The San Francisco-based appeals court rejected a similar challenge in 1997.

Lawyers for 46 minority students and a civil rights group asked a  federal appeals court in San Francisco today to allow them to go forward with  their challenge to a voter-approved ban on affirmative action in University  of California admissions.
    "We're asking that you give the students in this case their day in  court," attorney Shanta Driver told a three-judge panel of the 9th U.S.  circuit Court of Appeals.
    The students and the Coalition to Defend Affirmative Action want  the appeals court to overturn a lower court ruling dismissing their 2010  lawsuit and to allow a trial on their challenge to Proposition 209.

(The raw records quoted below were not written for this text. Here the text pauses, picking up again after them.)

`src/rtl/count_mod_updown_pkg.sv`:
```
// -----------------------------------------------------------------------------
// count_mod_updown_pkg
// Shared constants for the up/down modulo counter family.
//   CNT_UP / CNT_DN     : values of the up_dn input selecting count direction
//   CNT_WRAP / CNT_SAT  : values of the SATURATE parameter selecting the
//                         behaviour at the ends of the count range
// -----------------------------------------------------------------------------
package count_mod_updown_pkg;

    localparam logic CNT_UP = 1'b1;
    localparam logic CNT_DN = 1'b0;

    localparam int CNT_WRAP = 0;
    localparam int CNT_SAT  = 1;

endpackage : count_mod_updown_pkg

```
`src/rtl/count_prescaler.sv`:
```
// -----------------------------------------------------------------------------
// count_prescaler
// Divides the enable stream: counts enabled cycles 0..PRESCALE-1 and raises
// tick on the enabled cycle where the count sits at PRESCALE-1, after which the
// count returns to 0. Cycles with en low hold the count.
// Ports:
//   clk     in  rising-edge clock
//   rst     in  asynchronous reset, active-high (count -> 0)
//   en      in  enable; only enabled cycles advance the count
//   restart in  synchronous return of the count to 0 (counter clear/load)
//   tick    out one-cycle step strobe (combinational from count and en)
// -----------------------------------------------------------------------------
module count_prescaler #(
    parameter int PRESCALE = 2
) (
    input  logic clk,
    input  logic rst,
    input  logic en,
    input  logic restart,
    output logic tick
);

    localparam int PW = (PRESCALE > 1) ? $clog2(PRESCALE) : 1;
    localparam logic [PW-1:0] LAST = PW'(PRESCALE - 1);

    logic [PW-1:0] pcount_q;
    logic [PW-1:0] pcount_d;

    // tick is deliberately not gated by restart; the counter top gives
    // clr/load priority over the step itself.
    assign tick = en & (pcount_q == LAST);

    always_comb begin
        pcount_d = pcount_q;
        if (restart) begin
            pcount_d = '0;
        end else if (en) begin
            pcount_d = (pcount_q == LAST) ? '0 : pcount_q + 1'b1;
        end
    end

    always_ff @(posedge clk or posedge rst) begin
        if (rst) begin
            pcount_q <= '0;
        end else begin
            pcount_q <= pcount_d;
        end
    end

endmodule : count_prescaler

```
`src/rtl/count_mod_updown.sv`:
```
// -----------------------------------------------------------------------------
// count_mod_updown
// Parametrised synchronous up/down modulo-MODULUS counter with prescaled
// enable, sync clear, clamped parallel load, wrap or saturate at the range
// ends, terminal count / carry-out for cascading and a sticky overflow flag.
// Ports:
//   clk     in  rising-edge clock
//   rst     in  asynchronous reset, active-high
//   en      in  count enable (through the prescaler)
//   up_dn   in  1 = count up, 0 = count down
//   clr     in  synchronous clear to 0 (highest priority)
//   load    in  synchronous load of data (clamped to MODULUS-1)
//   data    in  load value
//   ovf_clr in  clears the sticky overflow flag
//   out     out registered count
//   tc      out terminal count for the current direction (combinational)
//   co      out carry/borrow out = tc & tick, feeds en of the next stage
//   ovf     out sticky: a step was attempted at terminal count
// -----------------------------------------------------------------------------
module count_mod_updown
    import count_mod_updown_pkg::*;
#(
    parameter int WIDTH     = 8,
    parameter int MODULUS   = 256,
    parameter int SATURATE  = 0,
    parameter int RESET_VAL = 0,
    parameter int PRESCALE  = 1
) (
    input  logic             clk,
    input  logic             rst,
    input  logic             en,
    input  logic             up_dn,
    input  logic             clr,
    input  logic             load,
    input  logic [WIDTH-1:0] data,
    input  logic             ovf_clr,
    output logic [WIDTH-1:0] out,
    output logic             tc,
    output logic             co,
    output logic             ovf
);

    localparam logic [WIDTH-1:0] MAX_VAL = WIDTH'(MODULUS - 1);
    localparam logic [WIDTH-1:0] RST_VAL = WIDTH'(RESET_VAL);

    logic [WIDTH-1:0] out_q;
    logic [WIDTH-1:0] out_d;
    logic             ovf_q;
    logic             ovf_d;
    logic             tick;
    logic             step;
    logic             restart;

    assign restart = clr | load;

    // With no division the prescaler is pure overhead, so en is the tick.
    generate
        if (PRESCALE == 1) begin : g_no_prescale
            assign tick = en;
        end else begin : g_prescale
            count_prescaler #(
                .PRESCALE (PRESCALE)
            ) u_prescaler (
                .clk     (clk),
                .rst     (rst),
                .en      (en),
                .restart (restart),
                .tick    (tick)
            );
        end
    endgenerate

    always_comb begin
        tc = 1'b0;
        case (up_dn)
            CNT_UP:  tc = (out_q == MAX_VAL);
            CNT_DN:  tc = (out_q == '0);
            default: tc = 1'b0;
        endcase
    end

    assign co  = tc & tick;
    assign out = out_q;
    assign ovf = ovf_q;

    // Next count: clr beats load beats step. Loads above the range clamp to
    // the top value so out never leaves 0..MODULUS-1.
    always_comb begin
        out_d = out_q;
        step  = 1'b0;
        if (clr) begin
            out_d = '0;
        end else if (load) begin
            out_d = (data > MAX_VAL) ? MAX_VAL : data;
        end else if (tick) begin
            step = 1'b1;
            case (up_dn)
                CNT_UP: begin
                    if (out_q == MAX_VAL) begin
                        out_d = (SATURATE == CNT_WRAP) ? '0 : out_q;
                    end else begin
                        out_d = out_q + 1'b1;
                    end
                end
                CNT_DN: begin
                    if (out_q == '0) begin
                        out_d = (SATURATE == CNT_SAT) ? out_q : MAX_VAL;
                    end else begin
                        out_d = out_q - 1'b1;
                    end
                end
                default: out_d = out_q;
            endcase
        end
    end

    // Sticky overflow: a real step at terminal count sets it, and a set on
    // the same edge as ovf_clr wins.
    always_comb begin
        ovf_d = ovf_q;
        if (ovf_clr) begin
            ovf_d = 1'b0;
        end
        if (step && tc) begin
            ovf_d = 1'b1;
        end
    end

    always_ff @(posedge clk or posedge rst) begin
        if (rst) begin
            out_q <= RST_VAL;
            ovf_q <= 1'b0;
        end else begin
            out_q <= out_d;
            ovf_q <= ovf_d;
        end
    end

endmodule : count_mod_updown

```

    The proposition, a 1996 voter initiative, prohibited government  preferences for minority groups and women in public education, employment and  contracting.

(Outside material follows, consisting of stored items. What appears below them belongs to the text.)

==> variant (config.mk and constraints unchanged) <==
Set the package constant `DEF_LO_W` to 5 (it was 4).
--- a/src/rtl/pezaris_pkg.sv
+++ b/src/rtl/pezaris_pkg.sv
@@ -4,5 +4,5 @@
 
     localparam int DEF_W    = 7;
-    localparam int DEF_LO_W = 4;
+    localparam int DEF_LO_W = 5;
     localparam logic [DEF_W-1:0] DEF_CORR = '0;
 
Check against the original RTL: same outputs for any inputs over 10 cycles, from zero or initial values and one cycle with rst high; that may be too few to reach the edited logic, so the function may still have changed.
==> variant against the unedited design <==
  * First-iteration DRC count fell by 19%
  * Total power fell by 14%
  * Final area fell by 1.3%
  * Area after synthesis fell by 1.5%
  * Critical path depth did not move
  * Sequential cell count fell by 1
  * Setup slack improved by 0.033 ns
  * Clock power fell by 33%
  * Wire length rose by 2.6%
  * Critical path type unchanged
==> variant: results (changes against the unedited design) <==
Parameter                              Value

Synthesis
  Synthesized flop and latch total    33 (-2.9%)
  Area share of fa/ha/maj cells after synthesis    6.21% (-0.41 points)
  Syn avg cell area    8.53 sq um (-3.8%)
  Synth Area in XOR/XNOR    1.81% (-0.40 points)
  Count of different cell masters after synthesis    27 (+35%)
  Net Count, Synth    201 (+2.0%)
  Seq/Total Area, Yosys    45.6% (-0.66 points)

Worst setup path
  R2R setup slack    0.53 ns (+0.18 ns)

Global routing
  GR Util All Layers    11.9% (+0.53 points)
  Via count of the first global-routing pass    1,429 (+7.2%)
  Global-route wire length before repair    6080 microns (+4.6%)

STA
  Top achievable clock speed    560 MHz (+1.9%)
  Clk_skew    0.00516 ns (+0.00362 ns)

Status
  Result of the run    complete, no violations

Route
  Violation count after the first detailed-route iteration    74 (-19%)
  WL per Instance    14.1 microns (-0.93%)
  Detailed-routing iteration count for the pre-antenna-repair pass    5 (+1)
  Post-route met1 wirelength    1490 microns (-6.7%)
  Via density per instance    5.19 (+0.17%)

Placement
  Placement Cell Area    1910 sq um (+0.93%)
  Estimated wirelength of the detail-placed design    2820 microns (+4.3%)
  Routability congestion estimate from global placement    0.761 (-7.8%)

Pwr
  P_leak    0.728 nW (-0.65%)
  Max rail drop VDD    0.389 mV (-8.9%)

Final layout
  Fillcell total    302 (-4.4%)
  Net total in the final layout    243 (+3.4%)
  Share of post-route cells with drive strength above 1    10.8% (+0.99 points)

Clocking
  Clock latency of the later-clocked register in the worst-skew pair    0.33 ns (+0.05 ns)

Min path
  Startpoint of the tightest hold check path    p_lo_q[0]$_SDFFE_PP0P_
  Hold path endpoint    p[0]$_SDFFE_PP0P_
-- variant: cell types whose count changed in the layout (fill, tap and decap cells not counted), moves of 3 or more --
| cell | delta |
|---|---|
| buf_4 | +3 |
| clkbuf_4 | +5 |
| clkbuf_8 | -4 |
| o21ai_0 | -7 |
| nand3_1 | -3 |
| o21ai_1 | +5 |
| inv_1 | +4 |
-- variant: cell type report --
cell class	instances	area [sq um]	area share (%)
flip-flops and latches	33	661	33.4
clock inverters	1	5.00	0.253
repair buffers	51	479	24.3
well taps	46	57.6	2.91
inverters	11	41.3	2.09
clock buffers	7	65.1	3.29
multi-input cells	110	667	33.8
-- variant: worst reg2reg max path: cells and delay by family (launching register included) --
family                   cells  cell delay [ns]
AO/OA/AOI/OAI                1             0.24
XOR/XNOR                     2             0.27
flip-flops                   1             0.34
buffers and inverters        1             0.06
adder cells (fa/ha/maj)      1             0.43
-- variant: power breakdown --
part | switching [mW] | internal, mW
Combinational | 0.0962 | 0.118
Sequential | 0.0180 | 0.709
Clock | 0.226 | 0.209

    The students' lawsuit contests only the part of the measure than  bans affirmative action for minority students applying to UC campuses.
    George B. Washington, another attorney for the students, argued,  "It is a special law, directed only at blacks and Latinos."
    In an earlier case, the federal appeals court upheld Proposition  209 in its entirety in 1997.
    But the students contend that circumstances have changed because a  2003 U.S. Supreme Court decision allowed the University of Michigan to  consider race as a one of a number of admissions factors.
    The students also say that courts have never looked at the actual  effect of Proposition 209, which they say has resulted in a sharp drop in the  numbers of blacks, Hispanics and Native Americans at the flagship university  campuses.
    Ralph Kasarda, a lawyer for Proposition 209 sponsor Ward Connerly,  argued that the 1997 appeals court ruling definitively foreclosed the new  lawsuit.
    He told the court that the initiative does not prevent students  from seeking preferences to overcome other factors, such as economic  disadvantages, that might hinder their admission to the university.
    Proposition 209 "is no barrier to the plaintiffs to petition the  University of California to adopt any admissions policy that does not  discriminate on the basis of race," Kasarda told the court.
    The panel took the case under submission after hearing 45 minutes  of arguments and will issue a written ruling at a later date.
    Gov. Jerry Brown has weighed in on the case, asking the court to  reopen the challenge to Proposition 209.
    Deputy California Attorney General Antonette Cordero, representing  Brown, told the court, "We believe Proposition 209 does not level the playing  field."
    Instead, Cordero argued, the measure creates "an unequal political  structure" for minority groups.